The need for wrist-grab defenses makes a lot of sense—put a knife or any other weapon in your hand and your attacker will try to grab your wrist to try to keep you from using that weapon against him. Like many other skills, there is a significant difference between practical, combative wrist-grab counters and “martial artsy” methods. While aikido-style wrist rotations and locks are fun to practice and look impressive, they often don’t work against an unexpected grab from a highly motivated training partner or a real attacker. Just as importantly, they fail to take into consideration the reason you’re probably using a knife in the first place—your attacker also has a weapon. And keeping him from using that weapon against you has to remain a top priority.


The simplest method of countering a wrist grab is to hit your attacker hard enough—or, more accurately, effectively enough—to cause him to let go. As soon as he latches onto your wrist, use your non-weapon hand to strike him in the face, or, even better, poke him in the eyes to change the game and cause him to release his grip. Done quickly and decisively, this defense can be very effective. However, it is also risky because you are not doing anything to control the attacker’s weapon-wielding arm.

Another strike-based defense against a wrist grab is to use your non-weapon hand to slap or hit the inside of the attacker’s wrist. A sudden, forceful impact on the inside of the wrist can shock the flexor tendons and cause the hand to involuntarily open. You are also working against the weakest part of the attacker’s grip—where his fingers and thumb come together. A similar tactic is to use the forearm of your non-weapon hand to “shear” his hand off your wrist. This is a push-pull action that consists of driving your forearm forward as you jerk your knife hand forcefully to the rear. Again, however, you must be quick since you leave your attacker’s weapon-wielding hand free to strike.

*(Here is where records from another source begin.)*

## src/rtl/axi_lite_to_reg_if.sv

```systemverilog
// Bus bundle for the AXI4-Lite to register-bus bridge. Signal suffixes are
// named from the bridge's point of view; the master modport is the environment.
interface axi_lite_to_reg_if #(
  parameter int ADDR_WIDTH = 32,
  parameter int DATA_WIDTH = 32
);
  localparam int STRB_WIDTH = DATA_WIDTH / 8;

  logic [ADDR_WIDTH-1:0] aw_addr_i;
  logic                  aw_valid_i;
  logic                  aw_ready_o;
  logic [DATA_WIDTH-1:0] w_data_i;
  logic [STRB_WIDTH-1:0] w_strb_i;
  logic                  w_valid_i;
  logic                  w_ready_o;
  logic [1:0]            b_resp_o;
  logic                  b_valid_o;
  logic                  b_ready_i;
  logic [ADDR_WIDTH-1:0] ar_addr_i;
  logic                  ar_valid_i;
  logic                  ar_ready_o;
  logic [DATA_WIDTH-1:0] r_data_o;
  logic [1:0]            r_resp_o;
  logic                  r_valid_o;
  logic                  r_ready_i;
  logic [ADDR_WIDTH-1:0] reg_addr_o;
  logic                  reg_write_o;
  logic [DATA_WIDTH-1:0] reg_wdata_o;
  logic [STRB_WIDTH-1:0] reg_wstrb_o;
  logic                  reg_valid_o;
  logic [DATA_WIDTH-1:0] reg_rdata_i;
  logic                  reg_error_i;
  logic                  reg_ready_i;

  modport slave (
    input  aw_addr_i, aw_valid_i, w_data_i, w_strb_i, w_valid_i, b_ready_i,
           ar_addr_i, ar_valid_i, r_ready_i, reg_rdata_i, reg_error_i, reg_ready_i,
    output aw_ready_o, w_ready_o, b_resp_o, b_valid_o, ar_ready_o, r_data_o,
           r_resp_o, r_valid_o, reg_addr_o, reg_write_o, reg_wdata_o, reg_wstrb_o,
           reg_valid_o
  );

  modport master (
    output aw_addr_i, aw_valid_i, w_data_i, w_strb_i, w_valid_i, b_ready_i,
           ar_addr_i, ar_valid_i, r_ready_i, reg_rdata_i, reg_error_i, reg_ready_i,
    input  aw_ready_o, w_ready_o, b_resp_o, b_valid_o, ar_ready_o, r_data_o,
           r_resp_o, r_valid_o, reg_addr_o, reg_write_o, reg_wdata_o, reg_wstrb_o,
           reg_valid_o
  );
endinterface

```

## src/rtl/axi_lite_to_reg.sv

```systemverilog
// AXI4-Lite slave to single-phase register-bus master; one transaction in
// flight, round-robin between simultaneous read and write requests.
//
// state   | meaning
// IDLE    | waiting for AW+W or AR, grants one
// REG_WR  | register-bus write request outstanding
// REG_RD  | register-bus read request outstanding
// WR_RESP | write response waiting for b_ready_i
// RD_RESP | read data/response waiting for r_ready_i
module axi_lite_to_reg #(
  parameter int ADDR_WIDTH = 32,
  parameter int DATA_WIDTH = 32
) (
  input logic                 clk_i,
  input logic                 rst_ni,
  axi_lite_to_reg_if.slave    bus
);
  localparam int STRB_WIDTH = DATA_WIDTH / 8;

  localparam logic [2:0] IDLE    = 3'd0;
  localparam logic [2:0] REG_WR  = 3'd1;
  localparam logic [2:0] REG_RD  = 3'd2;
  localparam logic [2:0] WR_RESP = 3'd3;
  localparam logic [2:0] RD_RESP = 3'd4;

  logic [2:0]            state_q, state_d;
  logic                  wr_prio_q, wr_prio_d;
  logic [ADDR_WIDTH-1:0] addr_q, addr_d;
  logic [DATA_WIDTH-1:0] wdata_q, wdata_d;
  logic [STRB_WIDTH-1:0] wstrb_q, wstrb_d;
  logic                  write_q, write_d;
  logic [DATA_WIDTH-1:0] rdata_q, rdata_d;
  logic [1:0]            bresp_q, bresp_d;
  logic [1:0]            rresp_q, rresp_d;

  logic wr_elig, rd_elig, is_idle, grant_wr, grant_rd, reg_valid, reg_done;
  logic [1:0] resp_in;

  assign wr_elig  = bus.aw_valid_i & bus.w_valid_i;
  assign rd_elig  = bus.ar_valid_i;
  // readies are combinational, so gate them with reset as well
  assign is_idle  = (state_q == IDLE) & rst_ni;
  assign grant_wr = is_idle & wr_elig & (wr_prio_q | ~rd_elig);
  assign grant_rd = is_idle & rd_elig & (~wr_prio_q | ~wr_elig);
  assign reg_valid = (state_q == REG_WR) | (state_q == REG_RD);
  assign reg_done  = reg_valid & bus.reg_ready_i;
  assign resp_in   = bus.reg_error_i ? 2'b10 : 2'b00;

  always_comb begin
    state_d   = state_q;
    wr_prio_d = wr_prio_q;
    addr_d    = addr_q;
    wdata_d   = wdata_q;
    wstrb_d   = wstrb_q;
    write_d   = write_q;
    rdata_d   = rdata_q;
    bresp_d   = bresp_q;
    rresp_d   = rresp_q;
    case (state_q)
      IDLE: begin
        if (grant_wr) begin
          state_d   = REG_WR;
          wr_prio_d = 1'b0;
          addr_d    = bus.aw_addr_i;
          wdata_d   = bus.w_data_i;
          wstrb_d   = bus.w_strb_i;
          write_d   = 1'b1;
        end else if (grant_rd) begin
          state_d   = REG_RD;
          wr_prio_d = 1'b1;
          addr_d    = bus.ar_addr_i;
          wdata_d   = '0;
          wstrb_d   = '0;
          write_d   = 1'b0;
        end
      end
      REG_WR: begin
        if (reg_done) begin
          state_d = WR_RESP;
          bresp_d = resp_in;
        end
      end
      REG_RD: begin
        if (reg_done) begin
          state_d = RD_RESP;
          rresp_d = resp_in;
          rdata_d = bus.reg_rdata_i;
        end
      end
      WR_RESP: if (bus.b_ready_i) state_d = IDLE;
      RD_RESP: if (bus.r_ready_i) state_d = IDLE;
      default: state_d = IDLE;
    endcase
  end

  always_ff @(posedge clk_i or negedge rst_ni) begin
    if (!rst_ni) begin
      state_q   <= IDLE;
      wr_prio_q <= 1'b1;
      addr_q    <= '0;
      wdata_q   <= '0;
      wstrb_q   <= '0;
      write_q   <= 1'b0;
      rdata_q   <= '0;
      bresp_q   <= 2'b00;
      rresp_q   <= 2'b00;
    end else begin
      state_q   <= state_d;
      wr_prio_q <= wr_prio_d;
      addr_q    <= addr_d;
      wdata_q   <= wdata_d;
      wstrb_q   <= wstrb_d;
      write_q   <= write_d;
      rdata_q   <= rdata_d;
      bresp_q   <= bresp_d;
      rresp_q   <= rresp_d;
    end
  end

  assign bus.aw_ready_o  = grant_wr;
  assign bus.w_ready_o   = grant_wr;
  assign bus.ar_ready_o  = grant_rd;
  assign bus.reg_valid_o = reg_valid;
  assign bus.reg_addr_o  = addr_q;
  assign bus.reg_wdata_o = wdata_q;
  assign bus.reg_wstrb_o = wstrb_q;
  assign bus.reg_write_o = write_q;
  assign bus.b_valid_o   = (state_q == WR_RESP);
  assign bus.b_resp_o    = bresp_q;
  assign bus.r_valid_o   = (state_q == RD_RESP);
  assign bus.r_resp_o    = rresp_q;
  assign bus.r_data_o    = rdata_q;
endmodule

```

## src/flat_wrapper.sv

```systemverilog
// flat-port wrapper written by rule: the top's interface ports become plain ports
module axi_lite_to_reg_flat 
#(
  parameter int ADDR_WIDTH = 32,
  parameter int DATA_WIDTH = 32
)
  (clk_i, rst_ni, bus_aw_addr_i, bus_aw_valid_i, bus_w_data_i, bus_w_strb_i, bus_w_valid_i, bus_b_ready_i, bus_ar_addr_i, bus_ar_valid_i, bus_r_ready_i, bus_reg_rdata_i, bus_reg_error_i, bus_reg_ready_i, bus_aw_ready_o, bus_w_ready_o, bus_b_resp_o, bus_b_valid_o, bus_ar_ready_o, bus_r_data_o, bus_r_resp_o, bus_r_valid_o, bus_reg_addr_o, bus_reg_write_o, bus_reg_wdata_o, bus_reg_wstrb_o, bus_reg_valid_o);
  axi_lite_to_reg_if #(.ADDR_WIDTH(ADDR_WIDTH), .DATA_WIDTH(DATA_WIDTH)) bus_i ();
  input logic clk_i;
  input logic rst_ni;
  input wire logic [$bits(bus_i.aw_addr_i)-1:0] bus_aw_addr_i;
  input wire logic [$bits(bus_i.aw_valid_i)-1:0] bus_aw_valid_i;
  input wire logic [$bits(bus_i.w_data_i)-1:0] bus_w_data_i;
  input wire logic [$bits(bus_i.w_strb_i)-1:0] bus_w_strb_i;
  input wire logic [$bits(bus_i.w_valid_i)-1:0] bus_w_valid_i;
  input wire logic [$bits(bus_i.b_ready_i)-1:0] bus_b_ready_i;
  input wire logic [$bits(bus_i.ar_addr_i)-1:0] bus_ar_addr_i;
  input wire logic [$bits(bus_i.ar_valid_i)-1:0] bus_ar_valid_i;
  input wire logic [$bits(bus_i.r_ready_i)-1:0] bus_r_ready_i;
  input wire logic [$bits(bus_i.reg_rdata_i)-1:0] bus_reg_rdata_i;
  input wire logic [$bits(bus_i.reg_error_i)-1:0] bus_reg_error_i;
  input wire logic [$bits(bus_i.reg_ready_i)-1:0] bus_reg_ready_i;
  output wire logic [$bits(bus_i.aw_ready_o)-1:0] bus_aw_ready_o;
  output wire logic [$bits(bus_i.w_ready_o)-1:0] bus_w_ready_o;
  output wire logic [$bits(bus_i.b_resp_o)-1:0] bus_b_resp_o;
  output wire logic [$bits(bus_i.b_valid_o)-1:0] bus_b_valid_o;
  output wire logic [$bits(bus_i.ar_ready_o)-1:0] bus_ar_ready_o;
  output wire logic [$bits(bus_i.r_data_o)-1:0] bus_r_data_o;
  output wire logic [$bits(bus_i.r_resp_o)-1:0] bus_r_resp_o;
  output wire logic [$bits(bus_i.r_valid_o)-1:0] bus_r_valid_o;
  output wire logic [$bits(bus_i.reg_addr_o)-1:0] bus_reg_addr_o;
  output wire logic [$bits(bus_i.reg_write_o)-1:0] bus_reg_write_o;
  output wire logic [$bits(bus_i.reg_wdata_o)-1:0] bus_reg_wdata_o;
  output wire logic [$bits(bus_i.reg_wstrb_o)-1:0] bus_reg_wstrb_o;
  output wire logic [$bits(bus_i.reg_valid_o)-1:0] bus_reg_valid_o;
  assign bus_i.aw_addr_i = bus_aw_addr_i;
  assign bus_i.aw_valid_i = bus_aw_valid_i;
  assign bus_i.w_data_i = bus_w_data_i;
  assign bus_i.w_strb_i = bus_w_strb_i;
  assign bus_i.w_valid_i = bus_w_valid_i;
  assign bus_i.b_ready_i = bus_b_ready_i;
  assign bus_i.ar_addr_i = bus_ar_addr_i;
  assign bus_i.ar_valid_i = bus_ar_valid_i;
  assign bus_i.r_ready_i = bus_r_ready_i;
  assign bus_i.reg_rdata_i = bus_reg_rdata_i;
  assign bus_i.reg_error_i = bus_reg_error_i;
  assign bus_i.reg_ready_i = bus_reg_ready_i;
  assign bus_aw_ready_o = bus_i.aw_ready_o;
  assign bus_w_ready_o = bus_i.w_ready_o;
  assign bus_b_resp_o = bus_i.b_resp_o;
  assign bus_b_valid_o = bus_i.b_valid_o;
  assign bus_ar_ready_o = bus_i.ar_ready_o;
  assign bus_r_data_o = bus_i.r_data_o;
  assign bus_r_resp_o = bus_i.r_resp_o;
  assign bus_r_valid_o = bus_i.r_valid_o;
  assign bus_reg_addr_o = bus_i.reg_addr_o;
  assign bus_reg_write_o = bus_i.reg_write_o;
  assign bus_reg_wdata_o = bus_i.reg_wdata_o;
  assign bus_reg_wstrb_o = bus_i.reg_wstrb_o;
  assign bus_reg_valid_o = bus_i.reg_valid_o;
  axi_lite_to_reg #(.ADDR_WIDTH(ADDR_WIDTH), .DATA_WIDTH(DATA_WIDTH)) u_core (.clk_i(clk_i), .rst_ni(rst_ni), .bus(bus_i));
endmodule
```
**src/rtl/xillybus_mem8_bridge_if.sv**
```systemverilog
// Host stream, seek and fabric-side register signals of the 32-word mem_8 bridge.
// master = host/fabric side, slave = the bridge itself.
interface xillybus_mem8_bridge_if;
   logic        user_r_mem_8_rden;
   logic [31:0] user_r_mem_8_data;
   logic        user_r_mem_8_empty;
   logic        user_r_mem_8_eof;
   logic        user_r_mem_8_open;

   logic        user_w_mem_8_wren;
   logic [31:0] user_w_mem_8_data;
   logic        user_w_mem_8_full;
   logic        user_w_mem_8_open;

   logic [4:0]  user_mem_8_addr;
   logic        user_mem_8_addr_update;

   logic [4:0]  loc_addr;
   logic        loc_we;
   logic [31:0] loc_wdata;
   logic        loc_ack;
   logic        loc_re;
   logic [31:0] loc_rdata;

   logic [15:0] wr_count;

   modport master (
      output user_r_mem_8_rden, user_r_mem_8_open,
      output user_w_mem_8_wren, user_w_mem_8_data, user_w_mem_8_open,
      output user_mem_8_addr, user_mem_8_addr_update,
      output loc_addr, loc_we, loc_wdata, loc_re,
      input  user_r_mem_8_data, user_r_mem_8_empty, user_r_mem_8_eof,
      input  user_w_mem_8_full, loc_ack, loc_rdata, wr_count
   );

   modport slave (
      input  user_r_mem_8_rden, user_r_mem_8_open,
      input  user_w_mem_8_wren, user_w_mem_8_data, user_w_mem_8_open,
      input  user_mem_8_addr, user_mem_8_addr_update,
      input  loc_addr, loc_we, loc_wdata, loc_re,
      output user_r_mem_8_data, user_r_mem_8_empty, user_r_mem_8_eof,
      output user_w_mem_8_full, loc_ack, loc_rdata, wr_count
   );
endinterface

```
**src/rtl/xillybus_mem8_bridge.sv**
```systemverilog
// 32x32 memory shared between a seekable host read/write stream pair and a
// fabric-side register port; host reads go through a 2-entry prefetch buffer.
module xillybus_mem8_bridge (
   input  logic                   bus_clk,
   input  logic                   bus_rst,
   xillybus_mem8_bridge_if.slave  bus
);
   localparam int unsigned DATA_W = 32;
   localparam int unsigned ADDR_W = 5;
   localparam int unsigned DEPTH  = 32;
   localparam int unsigned CNT_W  = 16;

   logic [DATA_W-1:0] mem [DEPTH];

   logic [ADDR_W-1:0] wptr_q, wptr_d;
   logic [ADDR_W-1:0] rptr_q, rptr_d;
   logic [1:0]        cnt_q, cnt_d;
   logic              exhausted_q, exhausted_d;
   logic [CNT_W-1:0]  wr_count_q, wr_count_d;
   logic              loc_ack_q, loc_ack_d;
   logic [DATA_W-1:0] rd_data_q, rd_data_d;
   logic [DATA_W-1:0] loc_rdata_q, loc_rdata_d;
   logic [DATA_W-1:0] buf0_q, buf0_d;
   logic [DATA_W-1:0] buf1_q, buf1_d;

   logic              host_wr;
   logic              loc_wr;
   logic [ADDR_W-1:0] wr_addr;
   logic              flush;
   logic              pop;
   logic              fetch;
   logic [DATA_W-1:0] fetch_word;

   // Next-state logic for pointers, prefetch buffer, counters and local port
   always_comb begin
      wptr_d      = wptr_q;
      rptr_d      = rptr_q;
      cnt_d       = cnt_q;
      exhausted_d = exhausted_q;
      wr_count_d  = wr_count_q;
      loc_ack_d   = 1'b0;
      rd_data_d   = rd_data_q;
      loc_rdata_d = loc_rdata_q;
      buf0_d      = buf0_q;
      buf1_d      = buf1_q;

      host_wr    = bus.user_w_mem_8_wren & bus.user_w_mem_8_open;
      wr_addr    = bus.user_mem_8_addr_update ? bus.user_mem_8_addr : wptr_q;
      // Masking with loc_ack keeps a request still held during its ack cycle from writing twice
      loc_wr     = bus.loc_we & ~host_wr & ~loc_ack_q;
      flush      = bus.user_mem_8_addr_update | ~bus.user_r_mem_8_open;
      pop        = bus.user_r_mem_8_rden & (cnt_q != 2'd0);
      fetch      = bus.user_r_mem_8_open & ~exhausted_q & ~flush &
                   ((cnt_q < 2'd2) | pop);
      fetch_word = mem[rptr_q];

      if (host_wr) begin
         wptr_d = ADDR_W'(wr_addr + 5'd1);
         if (wr_count_q != {CNT_W{1'b1}}) begin
            wr_count_d = CNT_W'(wr_count_q + 16'd1);
         end
      end else if (bus.user_mem_8_addr_update) begin
         wptr_d = bus.user_mem_8_addr;
      end

      loc_ack_d = loc_wr;
      if (bus.loc_re) begin
         loc_rdata_d = mem[bus.loc_addr];
      end

      if (pop) begin
         rd_data_d = buf0_q;
      end

      if (flush) begin
         cnt_d       = 2'd0;
         exhausted_d = 1'b0;
         rptr_d      = bus.user_mem_8_addr_update ? bus.user_mem_8_addr : '0;
      end else begin
         case ({pop, fetch})
            2'b10: begin
               buf0_d = buf1_q;
               cnt_d  = 2'(cnt_q - 2'd1);
            end
            2'b01: begin
               if (cnt_q == 2'd0) buf0_d = fetch_word;
               else               buf1_d = fetch_word;
               cnt_d = 2'(cnt_q + 2'd1);
            end
            2'b11: begin
               if (cnt_q == 2'd1) begin
                  buf0_d = fetch_word;
               end else begin
                  buf0_d = buf1_q;
                  buf1_d = fetch_word;
               end
            end
            default: ;
         endcase
         if (fetch) begin
            rptr_d = ADDR_W'(rptr_q + 5'd1);
            // Reads never wrap: the last word ends the stream until the next seek/close
            if (rptr_q == {ADDR_W{1'b1}}) exhausted_d = 1'b1;
         end
      end
   end

   always_ff @(posedge bus_clk) begin
      if (bus_rst) begin
         wptr_q      <= '0;
         rptr_q      <= '0;
         cnt_q       <= '0;
         exhausted_q <= 1'b0;
         wr_count_q  <= '0;
         loc_ack_q   <= 1'b0;
         rd_data_q   <= '0;
         loc_rdata_q <= '0;
      end else begin
         wptr_q      <= wptr_d;
         rptr_q      <= rptr_d;
         cnt_q       <= cnt_d;
         exhausted_q <= exhausted_d;
         wr_count_q  <= wr_count_d;
         loc_ack_q   <= loc_ack_d;
         rd_data_q   <= rd_data_d;
         loc_rdata_q <= loc_rdata_d;
      end
   end

   // Prefetch storage carries no reset; occupancy alone says what is valid
   always_ff @(posedge bus_clk) begin
      buf0_q <= buf0_d;
      buf1_q <= buf1_d;
   end

   // Memory contents survive reset; reset only blocks writes in its own cycle
   always_ff @(posedge bus_clk) begin
      if (!bus_rst) begin
         if (host_wr) begin
            mem[wr_addr] <= bus.user_w_mem_8_data;
         end else if (loc_wr) begin
            mem[bus.loc_addr] <= bus.loc_wdata;
         end
      end
   end

   assign bus.user_r_mem_8_data  = rd_data_q;
   assign bus.user_r_mem_8_empty = (cnt_q == 2'd0);
   assign bus.user_r_mem_8_eof   = bus.user_r_mem_8_open & exhausted_q & (cnt_q == 2'd0);
   assign bus.user_w_mem_8_full  = 1'b0;
   assign bus.loc_ack            = loc_ack_q;
   assign bus.loc_rdata          = loc_rdata_q;
   assign bus.wr_count           = wr_count_q;

endmodule

```
**src/flat_wrapper.sv**
```systemverilog
// flat-port wrapper written by rule: the top's interface ports become plain ports
module xillybus_mem8_bridge_flat 
  (bus_clk, bus_rst, bus_user_r_mem_8_rden, bus_user_r_mem_8_open, bus_user_w_mem_8_wren, bus_user_w_mem_8_data, bus_user_w_mem_8_open, bus_user_mem_8_addr, bus_user_mem_8_addr_update, bus_loc_addr, bus_loc_we, bus_loc_wdata, bus_loc_re, bus_user_r_mem_8_data, bus_user_r_mem_8_empty, bus_user_r_mem_8_eof, bus_user_w_mem_8_full, bus_loc_ack, bus_loc_rdata, bus_wr_count);
  xillybus_mem8_bridge_if bus_i ();
  input  logic bus_clk;
  input  logic bus_rst;
  input wire logic [$bits(bus_i.user_r_mem_8_rden)-1:0] bus_user_r_mem_8_rden;
  input wire logic [$bits(bus_i.user_r_mem_8_open)-1:0] bus_user_r_mem_8_open;
  input wire logic [$bits(bus_i.user_w_mem_8_wren)-1:0] bus_user_w_mem_8_wren;
  input wire logic [$bits(bus_i.user_w_mem_8_data)-1:0] bus_user_w_mem_8_data;
  input wire logic [$bits(bus_i.user_w_mem_8_open)-1:0] bus_user_w_mem_8_open;
  input wire logic [$bits(bus_i.user_mem_8_addr)-1:0] bus_user_mem_8_addr;
  input wire logic [$bits(bus_i.user_mem_8_addr_update)-1:0] bus_user_mem_8_addr_update;
  input wire logic [$bits(bus_i.loc_addr)-1:0] bus_loc_addr;
  input wire logic [$bits(bus_i.loc_we)-1:0] bus_loc_we;
  input wire logic [$bits(bus_i.loc_wdata)-1:0] bus_loc_wdata;
  input wire logic [$bits(bus_i.loc_re)-1:0] bus_loc_re;
  output wire logic [$bits(bus_i.user_r_mem_8_data)-1:0] bus_user_r_mem_8_data;
  output wire logic [$bits(bus_i.user_r_mem_8_empty)-1:0] bus_user_r_mem_8_empty;
  output wire logic [$bits(bus_i.user_r_mem_8_eof)-1:0] bus_user_r_mem_8_eof;
  output wire logic [$bits(bus_i.user_w_mem_8_full)-1:0] bus_user_w_mem_8_full;
  output wire logic [$bits(bus_i.loc_ack)-1:0] bus_loc_ack;
  output wire logic [$bits(bus_i.loc_rdata)-1:0] bus_loc_rdata;
  output wire logic [$bits(bus_i.wr_count)-1:0] bus_wr_count;
  assign bus_i.user_r_mem_8_rden = bus_user_r_mem_8_rden;
  assign bus_i.user_r_mem_8_open = bus_user_r_mem_8_open;
  assign bus_i.user_w_mem_8_wren = bus_user_w_mem_8_wren;
  assign bus_i.user_w_mem_8_data = bus_user_w_mem_8_data;
  assign bus_i.user_w_mem_8_open = bus_user_w_mem_8_open;
  assign bus_i.user_mem_8_addr = bus_user_mem_8_addr;
  assign bus_i.user_mem_8_addr_update = bus_user_mem_8_addr_update;
  assign bus_i.loc_addr = bus_loc_addr;
  assign bus_i.loc_we = bus_loc_we;
  assign bus_i.loc_wdata = bus_loc_wdata;
  assign bus_i.loc_re = bus_loc_re;
  assign bus_user_r_mem_8_data = bus_i.user_r_mem_8_data;
  assign bus_user_r_mem_8_empty = bus_i.user_r_mem_8_empty;
  assign bus_user_r_mem_8_eof = bus_i.user_r_mem_8_eof;
  assign bus_user_w_mem_8_full = bus_i.user_w_mem_8_full;
  assign bus_loc_ack = bus_i.loc_ack;
  assign bus_loc_rdata = bus_i.loc_rdata;
  assign bus_wr_count = bus_i.wr_count;
  xillybus_mem8_bridge u_core (.bus_clk(bus_clk), .bus_rst(bus_rst), .bus(bus_i));
endmodule
```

The safest way to break a wrist grab is to first control the attacker’s weapon arm to prevent him from striking or stabbing you. Although it’s tempting to grab his wrist as well, this puts you on equal terms and allows him two joints of mobility— his elbow and shoulder. A better solution is to drive the web of your hand into the pocket of the elbow of his weapon- wielding arm; drive your arm to full extension, locking the elbow and pushing his arm away from you. Since you are using the full length of your arm against the middle of his arm, “yours is longer than his.” It’s also stronger because, when it’s fully extended, you can rely on skeletal strength instead of muscle. Nevertheless, it’s only a temporary advantage, so you still need to be quick.

One of the simplest and easiest ways to break the attacker’s wrist grab is to use your body weight. While maintaining your control of his weapon hand with your free hand, extend your weapon hand straight downward and lock your elbow. Then, quickly bend your knees and drop into a squat so your entire body weight works against his grip on your wrist. This movement should be as explosive as possible and should feel like you’re trying to pick both feet up off the ground, rather than just bending your knees. Even the strongest attacker won’t be able to hold your entire body weight up with one hand, so breaking his grip is virtually guaranteed.

Once your knife hand is free, take advantage of the opportunity to finish the fight by immediately cutting across the quadriceps muscle of his nearest leg within the first few inches above the knee. This muscle is responsible for extending the knee joint and allows the leg to support weight. Severing it instantly cripples that leg and will typically drop an attacker to the ground. This “mobility kill” should allow you to escape.